[Data extracted from a collection]
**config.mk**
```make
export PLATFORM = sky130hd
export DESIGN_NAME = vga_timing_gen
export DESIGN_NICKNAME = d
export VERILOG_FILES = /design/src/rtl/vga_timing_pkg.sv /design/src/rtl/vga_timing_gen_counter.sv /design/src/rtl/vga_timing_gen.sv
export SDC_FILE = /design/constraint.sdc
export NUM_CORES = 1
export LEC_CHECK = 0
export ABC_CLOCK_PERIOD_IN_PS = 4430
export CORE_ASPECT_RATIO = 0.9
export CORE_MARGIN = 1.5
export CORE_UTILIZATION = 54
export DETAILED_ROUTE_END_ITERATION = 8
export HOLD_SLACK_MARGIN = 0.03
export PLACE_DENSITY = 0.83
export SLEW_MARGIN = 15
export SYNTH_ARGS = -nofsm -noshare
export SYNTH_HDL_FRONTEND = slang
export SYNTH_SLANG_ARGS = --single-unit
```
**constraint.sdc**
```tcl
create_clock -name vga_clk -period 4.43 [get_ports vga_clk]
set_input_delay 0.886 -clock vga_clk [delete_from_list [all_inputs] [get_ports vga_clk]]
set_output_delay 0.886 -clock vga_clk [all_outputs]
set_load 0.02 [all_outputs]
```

Exercise requirements: The data must be printed verbatim, line by line.

Output for this exercise:
**config.mk**
```make
export PLATFORM = sky130hd
export DESIGN_NAME = vga_timing_gen
export DESIGN_NICKNAME = d
export VERILOG_FILES = /design/src/rtl/vga_timing_pkg.sv /design/src/rtl/vga_timing_gen_counter.sv /design/src/rtl/vga_timing_gen.sv
export SDC_FILE = /design/constraint.sdc
export NUM_CORES = 1
export LEC_CHECK = 0
export ABC_CLOCK_PERIOD_IN_PS = 4430
export CORE_ASPECT_RATIO = 0.9
export CORE_MARGIN = 1.5
export CORE_UTILIZATION = 54
export DETAILED_ROUTE_END_ITERATION = 8
export HOLD_SLACK_MARGIN = 0.03
export PLACE_DENSITY = 0.83
export SLEW_MARGIN = 15
export SYNTH_ARGS = -nofsm -noshare
export SYNTH_HDL_FRONTEND = slang
export SYNTH_SLANG_ARGS = --single-unit
```
**constraint.sdc**
```tcl
create_clock -name vga_clk -period 4.43 [get_ports vga_clk]
set_input_delay 0.886 -clock vga_clk [delete_from_list [all_inputs] [get_ports vga_clk]]
set_output_delay 0.886 -clock vga_clk [all_outputs]
set_load 0.02 [all_outputs]
```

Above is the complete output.